:: Exercise input

$ cat config.mk
export PLATFORM = sky130hd
export DESIGN_NAME = nib_port
export DESIGN_NICKNAME = d
export VERILOG_FILES = /design/src/rtl/nib_port_pkg.sv /design/src/rtl/nib_port_opsel.sv /design/src/rtl/nib_port_latch.sv /design/src/rtl/nib_port_bitsel.sv /design/src/rtl/nib_port.sv
export SDC_FILE = /design/constraint.sdc
export NUM_CORES = 1
export LEC_CHECK = 0
export BUFFER_PORTS_ARGS = -buffer_cell sky130_fd_sc_hd__buf_4
export CAP_MARGIN = 40
export CORE_AREA = 2 2 39 41
export CTS_CLUSTER_SIZE = 20
export DETAILED_ROUTE_END_ITERATION = 10
export DIE_AREA = 0 0 41 43
export PLACE_DENSITY = 0.63
export SKIP_CTS_REPAIR_TIMING = 1
export SLEW_MARGIN = 40
export SYNTH_ARGS = -nofsm -noshare
export SYNTH_HDL_FRONTEND = slang
export SYNTH_SLANG_ARGS = --single-unit
$ cat constraint.sdc
create_clock -name clk -period 2.74 [get_ports clk]
set_input_delay 0.548 -clock clk [delete_from_list [all_inputs] [get_ports clk]]
set_output_delay 0.548 -clock clk [all_outputs]
set_load 0.01 [all_outputs]
$ cat src/rtl/nib_port_pkg.sv
package nib_port_pkg;

    typedef enum logic [1:0] {
        OP_NONE = 2'd0,
        OP_WR   = 2'd1,
        OP_SET  = 2'd2,
        OP_CLR  = 2'd3
    } port_op_e;

endpackage

$ cat src/rtl/nib_port_opsel.sv
// Collapses the three strobes into one operation, priority write > set > clear.
module nib_port_opsel
    import nib_port_pkg::*;
(
    input  logic     wr_en_i,
    input  logic     set_en_i,
    input  logic     clr_en_i,
    output port_op_e op_o
);

    always_comb begin
        if (wr_en_i) begin
            op_o = OP_WR;
        end else if (set_en_i) begin
            op_o = OP_SET;
        end else if (clr_en_i) begin
            op_o = OP_CLR;
        end else begin
            op_o = OP_NONE;
        end
    end

endmodule

$ cat src/rtl/nib_port_latch.sv
// Output latch: the next value is built in one struct, then registered.
module nib_port_latch
    import nib_port_pkg::*;
#(
    parameter int WIDTH = 4,
    localparam int IDX_W = (WIDTH > 1) ? $clog2(WIDTH) : 1
) (
    input  logic             clk,
    input  logic             rst_n,
    input  logic             rst_level_i,
    input  port_op_e         op_i,
    input  logic [WIDTH-1:0] wr_data_i,
    input  logic [IDX_W-1:0] bit_idx_i,
    output logic [WIDTH-1:0] lat_o
);

    typedef struct packed {
        logic [WIDTH-1:0] lat;
    } lat_state_t;

    lat_state_t st_d;
    lat_state_t st_q;

    always_comb begin
        st_d = st_q;
        if (!rst_n) begin
            st_d.lat = {WIDTH{rst_level_i}};
        end else begin
            case (op_i)
                OP_WR:   st_d.lat = wr_data_i;
                OP_SET:  st_d.lat[bit_idx_i] = 1'b1;
                OP_CLR:  st_d.lat[bit_idx_i] = 1'b0;
                default: st_d = st_q;
            endcase
        end
    end

    always_ff @(posedge clk) begin
        st_q <= st_d;
    end

    assign lat_o = st_q.lat;

endmodule

$ cat src/rtl/nib_port_bitsel.sv
// Selects one resolved pin level and applies the branch polarity.
module nib_port_bitsel #(
    parameter int WIDTH = 4,
    localparam int IDX_W = (WIDTH > 1) ? $clog2(WIDTH) : 1
) (
    input  logic [WIDTH-1:0] pin_i,
    input  logic [IDX_W-1:0] bit_idx_i,
    input  logic             br_on_low_i,
    output logic             hit_o
);

    logic [WIDTH-1:0] sel_onehot;
    logic             sel_level;

    for (genvar g = 0; g < WIDTH; g++) begin : g_sel
        assign sel_onehot[g] = (bit_idx_i == IDX_W'(g)) & pin_i[g];
    end

    assign sel_level = |sel_onehot;
    assign hit_o     = sel_level ^ br_on_low_i;

endmodule

$ cat src/rtl/nib_port.sv
module nib_port
    import nib_port_pkg::*;
#(
    parameter int WIDTH = 4,
    localparam int IDX_W = (WIDTH > 1) ? $clog2(WIDTH) : 1
) (
    input  logic             clk,
    input  logic             rst_n,
    input  logic             rst_level_i,
    input  logic             wr_en_i,
    input  logic [WIDTH-1:0] wr_data_i,
    input  logic             set_en_i,
    input  logic             clr_en_i,
    input  logic [IDX_W-1:0] bit_idx_i,
    input  logic             br_on_low_i,
    input  logic [WIDTH-1:0] pin_i,
    output logic [WIDTH-1:0] drive_low_o,
    output logic [WIDTH-1:0] rd_data_o,
    output logic             bit_hit_o
);

    port_op_e         op;
    logic [WIDTH-1:0] lat;

    nib_port_opsel u_opsel (
        .wr_en_i  (wr_en_i),
        .set_en_i (set_en_i),
        .clr_en_i (clr_en_i),
        .op_o     (op)
    );

    nib_port_latch #(.WIDTH(WIDTH)) u_latch (
        .clk         (clk),
        .rst_n       (rst_n),
        .rst_level_i (rst_level_i),
        .op_i        (op),
        .wr_data_i   (wr_data_i),
        .bit_idx_i   (bit_idx_i),
        .lat_o       (lat)
    );

    // Open drain: a latch 0 turns the pull-down on, a latch 1 releases the pin.
    for (genvar g = 0; g < WIDTH; g++) begin : g_drv
        assign drive_low_o[g] = ~lat[g];
    end

    assign rd_data_o = pin_i;

    nib_port_bitsel #(.WIDTH(WIDTH)) u_bitsel (
        .pin_i       (pin_i),
        .bit_idx_i   (bit_idx_i),
        .br_on_low_i (br_on_low_i),
        .hit_o       (bit_hit_o)
    );

endmodule

# Word level (Yosys, flattened, before mapping)
# Index checks and enable logic that the tools add are counted.
# Widths: inputs -> output; s select.
# word_totals
output_inout_bits,9
in_bits,17
latch_bits,0
ff_bits,4
word_cells,32
n_memories,0
ram_bits,0
rom_bits,0
# classes
n_eq_ne,7
order_cmp,2
bitwise_logic,12
n_reduce_logical,3
shifts,0
div,0
n_mux,7
addsub,0
multipliers,0
# op_table
operator,n
$pmux 4 s3,1
$eq 2x2->1 const B,4
$mux 2,3
$and 1x1->1,4
$and 4x4->4,1
$eq 2x1->1 const B,2
$mux 4,1
$ne 4x1->1 const B,1
$not 1->1,4
$not 4->4,1
$or 4x4->4,1
$reduce_or 4->1,1
$lt 2x3->1 const B,1
$demux 1 s2,1
$ge 2x1->1 const B,1
$logic_not 2->1,1
$logic_and 1x1->1,1
$mux 1,1
$xor 1x1->1,1

# Longest topological paths before layout
# Gate-level depths: netlist of the first run.
# depth
ltp_word,8
mapped_depth,3
depth_no_buf,3

# Cells and area by module
# From an unflattened synthesis of the first run, not the netlist that was laid out.
# unflattened
hier_cells,46
hier_area_um2,389.1
# by_module_without_submodules
module,instances,area_each_um2,cells_each
nib_port_latch,1,294.0,32
nib_port,1,45.0,8
nib_port_bitsel,1,31.3,2
nib_port_opsel,1,18.8,4

# Least setup slack after synthesis of the first run
# Ideal clock, no wire load.
# synth_timing
path_type,input to output
from,input bit_idx_i[0]
to,output bit_hit_o
n_path_buf,0
path_stages,2
arrival_time_ns,1.259
path_slack_ns,0.933
path_cell_list,mux4_2 -> xor2_1
# synth_between
elab_chain_len,4
word_cells_on_any_way,10
cone_classes,3 x eq/ne; 5 x bitwise; 2 x reduce/logical
# synth_rtl
element,line,text
from (decl),nib_port.sv:14,"input logic [IDX_W-1:0] bit_idx_i,"
$eq 2x1->1 (tied with other cells),nib_port_bitsel.sv:16,assign sel_onehot[g] = (bit_idx_i == IDX_W'(g)) & pin_i[g];
$and 1x1->1,nib_port_bitsel.sv:16,
$reduce_or 4->1 (*),nib_port_bitsel.sv:19,assign sel_level = |sel_onehot;
$xor 1x1->1 (*),nib_port_bitsel.sv:20,assign hit_o = sel_level ^ br_on_low_i;
to (decl),nib_port.sv:19,output logic bit_hit_o
# Every way passes the cells marked *; elsewhere a longest branch is shown, timed or not.

# Worst setup path after layout of the first run
# Ends and elaborated chain as after synthesis.

==> impl_metrics.xml, run 1 <==
<?xml version="1.0" encoding="UTF-8"?>
<metrics>
  <group name="pwr">
    <metric name="power_frac_comb" unit="%">31.8</metric>
    <metric name="power_density" unit="nW/um2">416</metric>
    <metric name="seqPwrFrac" unit="%">35.5</metric>
    <metric name="clock_power_share" unit="%">32.7</metric>
    <metric name="vdd_ir_drop_max" unit="mV">0.116</metric>
    <metric name="static-leakage-power" unit="nW">0.261</metric>
    <metric name="power.switching_fraction" unit="%">25.4</metric>
    <metric name="switching_power" unit="mW">0.0568</metric>
    <metric name="power.internal" unit="mW">0.167</metric>
    <metric name="finalPower" unit="mW">0.223</metric>
  </group>
  <group name="timing">
    <metric name="finalCritPeriodShare" unit="%">72.8</metric>
    <metric name="timing.clock.skew" unit="ps">0</metric>
    <metric name="final_hold_viol_count" unit="">0</metric>
    <metric name="period_needed" unit="ps">1990</metric>
    <metric name="rsz0062_at_grt" unit="">no</metric>
    <metric name="max_freq" unit="MHz">501</metric>
    <metric name="slew_viol_final" unit="">0</metric>
    <metric name="maxSlewHeadroom" unit="%">82.0</metric>
    <metric name="worst-slew-pin-transition" unit="ps">270</metric>
    <metric name="setup_viol_count_final" unit="">0</metric>
    <metric name="post_route_setup_tns" unit="ps">0</metric>
  </group>
  <group name="detailed_routing">
    <metric name="wl_met2" unit="um">443</metric>
    <metric name="postRouteWirelength" unit="um">790</metric>
    <metric name="route.detailed.drc" unit="">0</metric>
    <metric name="ant_nets" unit="">0</metric>
    <metric name="routed_wire_length_per_instance" unit="um">10.4</metric>
    <metric name="top_layer" unit="">met3</metric>
    <metric name="drtPass1Iterations" unit="">4</metric>
    <metric name="m1WireLength" unit="um">236</metric>
    <metric name="drt_iter0_markers" unit="">5</metric>
    <metric name="drt-vias-per-instance" unit="">4.51</metric>
    <metric name="wl_met3" unit="um">110</metric>
    <metric name="vias" unit="">343</metric>
  </group>
  <group name="finish">
    <metric name="antenna-diode-count" unit="">0</metric>
    <metric name="largest_reg_flops" unit="">4</metric>
    <metric name="syn_to_final_growth" unit="%">59.5</metric>
    <metric name="layout.cells.most_common" unit="">sky130_fd_sc_hd__buf_4</metric>
    <metric name="finalNonFillerCells" unit="">76</metric>
    <metric name="layout_cells_sized_above_1" unit="%">48.3</metric>
    <metric name="seqCellArea" unit="um2">120</metric>
    <metric name="most_used_cells_in_the_layout_excluding_fill_and_tap_cells" unit="">25 x sky130_fd_sc_hd__buf_4, 5 x sky130_fd_sc_hd__inv_1</metric>
    <metric name="finish.instance_area" unit="um2">537</metric>
    <metric name="fillerInstances" unit="">150</metric>
    <metric name="multi_input_area" unit="um2">168</metric>
    <metric name="finalNetCount" unit="">79</metric>
  </group>
  <group name="cts">
    <metric name="clock-root-buffer" unit="">sky130_fd_sc_hd__clkbuf_4</metric>
    <metric name="cts_buffers" unit="">3</metric>
    <metric name="cts.reportedPaths.clkPinSlew" unit="ps">40</metric>
    <metric name="clockBufferDepth" unit="">2</metric>
    <metric name="clk-insertion-delay-late" unit="ps">230</metric>
    <metric name="numClockSinks" unit="">4</metric>
    <metric name="cts_tree" unit="">done</metric>
    <metric name="cts_max_level" unit="">1</metric>
  </group>
  <group name="worst_hold_path">
    <metric name="min_path_type" unit="">input pin to flip-flop</metric>
  </group>
  <group name="worst_setup_path">
    <metric name="critical_path_capture_point_type" unit="">output pin</metric>
    <metric name="critical_path.cell_chain" unit="">buf_4 &gt; mux4_2 &gt; xor2_1 &gt; buf_4</metric>
    <metric name="worst-endpoint-required" unit="ps">2190</metric>
    <metric name="cp_common_cell" unit="">sky130_fd_sc_hd__buf_4</metric>
    <metric name="startpoint_type" unit="">input pin</metric>
    <metric name="critPathMaxStageDelay" unit="ps">500</metric>
    <metric name="timing_worst_setup_path_type" unit="">input pin to output pin</metric>
    <metric name="worst_path_max_delay_cell" unit="">sky130_fd_sc_hd__mux4_2</metric>
    <metric name="critical_path_arrival" unit="ps">1450</metric>
    <metric name="crit_path_max_fanout" unit="">5</metric>
  </group>
  <group name="flow_run">
    <metric name="max-cap-violations" unit="">0</metric>
  </group>
  <group name="die">
    <metric name="initial_utilization" unit="%">24.3</metric>
    <metric name="die_w" unit="um">41</metric>
    <metric name="io_pins" unit="">26</metric>
    <metric name="std_cell_rows" unit="">14</metric>
    <metric name="die_outline_height" unit="um">43</metric>
    <metric name="floorplan.die_area" unit="um2">1760</metric>
    <metric name="design.core.area" unit="um2">1380</metric>
  </group>
  <group name="placement">
    <metric name="place_inst" unit="">73</metric>
    <metric name="post_place_cell_area" unit="um2">514</metric>
    <metric name="place.port_buffers" unit="">25</metric>
    <metric name="dpl.hpwl" unit="um">661</metric>
    <metric name="gp_routability_congestion" unit="">0.611</metric>
  </group>
  <group name="logic_synthesis">
    <metric name="synth_fa_ha_area_share" unit="%">0</metric>
    <metric name="instance_count_of_the_mapped_netlist" unit="">36</metric>
    <metric name="ys_seq_area_share" unit="%">35.7</metric>
    <metric name="synth_compound_area_share" unit="%">15.6</metric>
    <metric name="synth.mux.area_fraction" unit="%">18.6</metric>
    <metric name="ys_ff_latch" unit="">4</metric>
    <metric name="synth_top_cell_by_area" unit="">sky130_fd_sc_hd__edfxtp_1</metric>
    <metric name="synth_top_area_share" unit="%">35.7</metric>
    <metric name="synth_warnings" unit="">0</metric>
    <metric name="ys_top_cells_by_area" unit="">sky130_fd_sc_hd__edfxtp_1 36%, sky130_fd_sc_hd__mux2i_1 12%, sky130_fd_sc_hd__buf_4 8.9%</metric>
    <metric name="synth.lib_cells_used.distinct" unit="">15</metric>
    <metric name="post_synthesis_net_count" unit="">53</metric>
    <metric name="synth_top_family_by_area" unit="">multiplexers</metric>
    <metric name="mappedNetlistArea" unit="um2">337</metric>
    <metric name="post_synth_xor_area_fraction" unit="%">2.60</metric>
    <metric name="synth_area_per_cell" unit="um2">9.35</metric>
    <metric name="synth_simple_gate_area_share" unit="%">13.0</metric>
  </group>
  <group name="global_routing">
    <metric name="grt_usage" unit="%">10.7</metric>
    <metric name="grt_overflow_total" unit="">0</metric>
    <metric name="initial_antenna_violation_count" unit="">0</metric>
    <metric name="number_of_global_route_vias_before_repair" unit="">319</metric>
    <metric name="first_pass_grt_wire_length" unit="um">1190</metric>
    <metric name="largest_net_degree_at_the_start_of_global_routing" unit="">8</metric>
  </group>
  <group name="outcome">
    <metric name="status" unit="">completed</metric>
  </group>
</metrics>
-- cell usage after synthesis (all sizes together) --
master / n
nor2b: 2
nor2: 2
o21ai: 4
mux2i: 4
o21bai: 1
edfxtp: 4
nand3: 1
and2b: 1
inv: 5
nand2: 1
xor2: 1
a31oi: 4
buf: 4
nand3b: 1
mux4: 1
-- area by class of cell --
type | count | share of cell area [%]
Sequential cell | 4 | 22.4
Clock buffer | 3 | 4.20
Inverter | 5 | 3.50
Timing Repair Buffer | 25 | 35.0
Multi-Input combinational cell | 23 | 31.2
Tap cell | 16 | 3.73
-- critical path: cells and delay by family --
kind      cells  cell delay [ps]
buf+inv       2              250
mux           1              500
xor+xnor      1              150
-- power groups by stage --
| stage | Combinational (mW) | Sequential, mW | Clock, mW |
|---|---|---|---|
| 6_report | 0.0711 | 0.0792 | 0.0731 |
| 5_1_grt | 0.0800 | 0.0798 | 0.0824 |
| 4_1_cts | 0.0721 | 0.0795 | 0.0770 |
| 3_5_place_dp | 0.0718 | 0.0804 | 0 |
| 3_3_place_gp | 0.0708 | 0.0800 | 0 |
| 2_1_floorplan | 0.0333 | 0.0791 | 0 |
-- cells by family after synthesis --
logic type,count (synthesis)
compound gates,9
simple gates,8
mux,5
flops,4
buf+inv,9
xor+xnor,1
-- per-stage QoR --
| stage | utilization [%] | setup WS (ps) | hold slack (ps) |
|---|---|---|---|
| floorplan | - | 933 | 600 |
| global placement | 37.2 | 756 | 629 |
| detailed placement | 37.2 | 741 | 642 |
| CTS | 38.8 | 742 | 631 |
| global route | 38.8 | 690 | 644 |
| finish | 38.8 | 746 | 637 |
-- layer usage --
layer | global-route usage [%] | vias to the layer above
met3 | 3.14 | 0
met5 | 0 | -
met4 | 10.0 | 0
met1 | 10.1 | 147
li1 | - | 174
met2 | 16.9 | 22
-- final timing paths --
check	slack, ps	startpoint	cells after the start	to
max reg2reg	1840	u_latch.lat_o[2]	2	u_latch.lat_o[2]
min	640	wr_data_i[0]	3	u_latch.lat_o[0]
max	750	bit_idx_i[0]	4	bit_hit_o
min reg2reg	640	u_latch.lat_o[0]	2	u_latch.lat_o[0]
(Power assumes the default switching activity.)
==> run 2, diff against run 1 <==
--- a/config.mk
+++ b/config.mk
@@ -5,13 +5,14 @@
 export SDC_FILE = /design/constraint.sdc
 export NUM_CORES = 1
 export LEC_CHECK = 0
+export ABC_AREA = 1
 export BUFFER_PORTS_ARGS = -buffer_cell sky130_fd_sc_hd__buf_4
 export CAP_MARGIN = 40
 export CORE_AREA = 2 2 39 41
 export CTS_CLUSTER_SIZE = 20
 export DETAILED_ROUTE_END_ITERATION = 10
 export DIE_AREA = 0 0 41 43
-export PLACE_DENSITY = 0.63
+export PLACE_DENSITY = 0.73
 export SKIP_CTS_REPAIR_TIMING = 1
 export SLEW_MARGIN = 40
 export SYNTH_ARGS = -nofsm -noshare
==> constraint.sdc (replaced) <==
create_clock -name clk -period 1.8 [get_ports clk]
set_input_delay 0.36 -clock clk [delete_from_list [all_inputs] [get_ports clk]]
set_output_delay 0.36 -clock clk [all_outputs]
set_load 0.01 [all_outputs]
==> run 2 against run 1 <==
Against the previous run:
- power grew 57%
- register-to-register slack lost 1000 ps
- critical path depth grew 4
==> src/rtl/sd_cmd_ctrl.sv <==
module sd_cmd_ctrl
  import sd_cmd_pkg::*;
#(
  parameter int unsigned TIMEOUT_CYC = 64
) (
  input  logic      clk,
  input  logic      rst_n,
  input  logic      ce,
  input  logic      accept,
  input  logic      reject,
  input  rsp_type_e acc_rtype,
  input  logic      tx_done,
  input  logic      rx_start,
  input  logic      rx_active,
  input  logic      rx_done,
  input  logic      rx_idx_bad,
  input  logic      card_busy,
  output logic      busy,
  output logic      listen,
  output rsp_type_e rtype,
  output logic      ev_rsp_end,
  output logic      ev_timeout,
  output logic      ev_illegal,
  output logic      ev_idx_err
);

  localparam int unsigned TMR_W = $clog2(TIMEOUT_CYC);
  localparam logic [TMR_W-1:0] TMR_LAST = TMR_W'(TIMEOUT_CYC - 1);
  localparam logic [TMR_W-1:0] TMR_ONE  = TMR_W'(1);

  ctl_state_e       st_q, st_d;
  logic [TMR_W-1:0] tmr_q, tmr_d;
  rsp_type_e        rt_q, rt_d;
  logic             bad_q, bad_d;
  logic             end_q, end_d;
  logic             to_q, to_d;
  logic             ill_q, ill_d;
  logic             ie_q, ie_d;

  always_comb begin
    st_d  = st_q;
    tmr_d = tmr_q;
    rt_d  = rt_q;
    bad_d = bad_q;
    end_d = 1'b0;
    to_d  = 1'b0;
    ill_d = reject;
    ie_d  = 1'b0;
    case (st_q)
      ST_IDLE: begin
        if (accept) begin
          st_d  = ST_TX;
          rt_d  = acc_rtype;
          bad_d = 1'b0;
        end
      end
      ST_TX: begin
        if (tx_done) begin
          tmr_d = '0;
          if (rt_q == RT_NONE) begin
            st_d  = ST_IDLE;
            end_d = 1'b1;
          end else begin
            st_d = ST_RSP;
          end
        end
      end
      ST_RSP: begin
        if (rx_done) begin
          if (rt_q == RT_R48B) begin
            st_d  = ST_BUSY;
            bad_d = rx_idx_bad;
          end else begin
            st_d  = ST_IDLE;
            end_d = 1'b1;
            ie_d  = rx_idx_bad;
          end
        end else if (ce && !rx_active && !rx_start) begin
          if (tmr_q == TMR_LAST) begin
            st_d = ST_IDLE;
            to_d = 1'b1;
          end else begin
            tmr_d = tmr_q + TMR_ONE;
          end
        end
      end
      ST_BUSY: begin
        if (ce && !card_busy) begin
          st_d  = ST_IDLE;
          end_d = 1'b1;
          ie_d  = bad_q;
        end
      end
      default: st_d = ST_IDLE;
    endcase
  end

  always_ff @(posedge clk or negedge rst_n) begin
    if (!rst_n) begin
      st_q  <= ST_IDLE;
      tmr_q <= '0;
      rt_q  <= RT_NONE;
      bad_q <= 1'b0;
      end_q <= 1'b0;
      to_q  <= 1'b0;
      ill_q <= 1'b0;
      ie_q  <= 1'b0;
    end else begin
      st_q  <= st_d;
      tmr_q <= tmr_d;
      rt_q  <= rt_d;
      bad_q <= bad_d;
      end_q <= end_d;
      to_q  <= to_d;
      ill_q <= ill_d;
      ie_q  <= ie_d;
    end
  end

  assign busy       = (st_q != ST_IDLE);
  assign listen     = (st_q == ST_RSP);
  assign rtype      = rt_q;
  assign ev_rsp_end = end_q;
  assign ev_timeout = to_q;
  assign ev_illegal = ill_q;
  assign ev_idx_err = ie_q;

endmodule
$ cat config.mk
export PLATFORM = sky130hd
export DESIGN_NAME = modloop_counter
export DESIGN_NICKNAME = d
export VERILOG_FILES = /design/src/rtl/mlc_pkg.sv /design/src/rtl/mlc_mask_decode.sv /design/src/rtl/mlc_datapath.sv /design/src/rtl/mlc_control.sv /design/src/rtl/modloop_counter.sv
export SDC_FILE = /design/constraint.sdc
export NUM_CORES = 1
export LEC_CHECK = 0
export BUFFER_PORTS_ARGS = -buffer_cell sky130_fd_sc_hd__clkbuf_2
export CORE_ASPECT_RATIO = 1.75
export CORE_MARGIN = 5
export CORE_UTILIZATION = 31
export DETAILED_ROUTE_END_ITERATION = 10
export GPL_ROUTABILITY_DRIVEN = 0
export GPL_TIMING_DRIVEN = 0
export PLACE_DENSITY = 0.51
export SLEW_MARGIN = 5
export SYNTH_ARGS = -nofsm -noshare
export SYNTH_HDL_FRONTEND = slang
export SYNTH_HIERARCHICAL = 1
export SYNTH_SLANG_ARGS = --single-unit
$ cat constraint.sdc
create_clock -name clk -period 10.4 [get_ports clk]
set_input_delay 0.52 -clock clk [delete_from_list [all_inputs] [get_ports clk]]
set_output_delay 0.52 -clock clk [all_outputs]
set_load 0.02 [all_outputs]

::::

The exact lines of the material above starting at the one that contains "simple gates,8" and ending at the one that contains "- power grew 57%" are what to retype; leave out everything else.

▸ Solution below:
simple gates,8
mux,5
flops,4
buf+inv,9
xor+xnor,1
-- per-stage QoR --
| stage | utilization [%] | setup WS (ps) | hold slack (ps) |
|---|---|---|---|
| floorplan | - | 933 | 600 |
| global placement | 37.2 | 756 | 629 |
| detailed placement | 37.2 | 741 | 642 |
| CTS | 38.8 | 742 | 631 |
| global route | 38.8 | 690 | 644 |
| finish | 38.8 | 746 | 637 |
-- layer usage --
layer | global-route usage [%] | vias to the layer above
met3 | 3.14 | 0
met5 | 0 | -
met4 | 10.0 | 0
met1 | 10.1 | 147
li1 | - | 174
met2 | 16.9 | 22
-- final timing paths --
check	slack, ps	startpoint	cells after the start	to
max reg2reg	1840	u_latch.lat_o[2]	2	u_latch.lat_o[2]
min	640	wr_data_i[0]	3	u_latch.lat_o[0]
max	750	bit_idx_i[0]	4	bit_hit_o
min reg2reg	640	u_latch.lat_o[0]	2	u_latch.lat_o[0]
(Power assumes the default switching activity.)
==> run 2, diff against run 1 <==
--- a/config.mk
+++ b/config.mk
@@ -5,13 +5,14 @@
 export SDC_FILE = /design/constraint.sdc
 export NUM_CORES = 1
 export LEC_CHECK = 0
+export ABC_AREA = 1
 export BUFFER_PORTS_ARGS = -buffer_cell sky130_fd_sc_hd__buf_4
 export CAP_MARGIN = 40
 export CORE_AREA = 2 2 39 41
 export CTS_CLUSTER_SIZE = 20
 export DETAILED_ROUTE_END_ITERATION = 10
 export DIE_AREA = 0 0 41 43
-export PLACE_DENSITY = 0.63
+export PLACE_DENSITY = 0.73
 export SKIP_CTS_REPAIR_TIMING = 1
 export SLEW_MARGIN = 40
 export SYNTH_ARGS = -nofsm -noshare
==> constraint.sdc (replaced) <==
create_clock -name clk -period 1.8 [get_ports clk]
set_input_delay 0.36 -clock clk [delete_from_list [all_inputs] [get_ports clk]]
set_output_delay 0.36 -clock clk [all_outputs]
set_load 0.01 [all_outputs]
==> run 2 against run 1 <==
Against the previous run:
- power grew 57%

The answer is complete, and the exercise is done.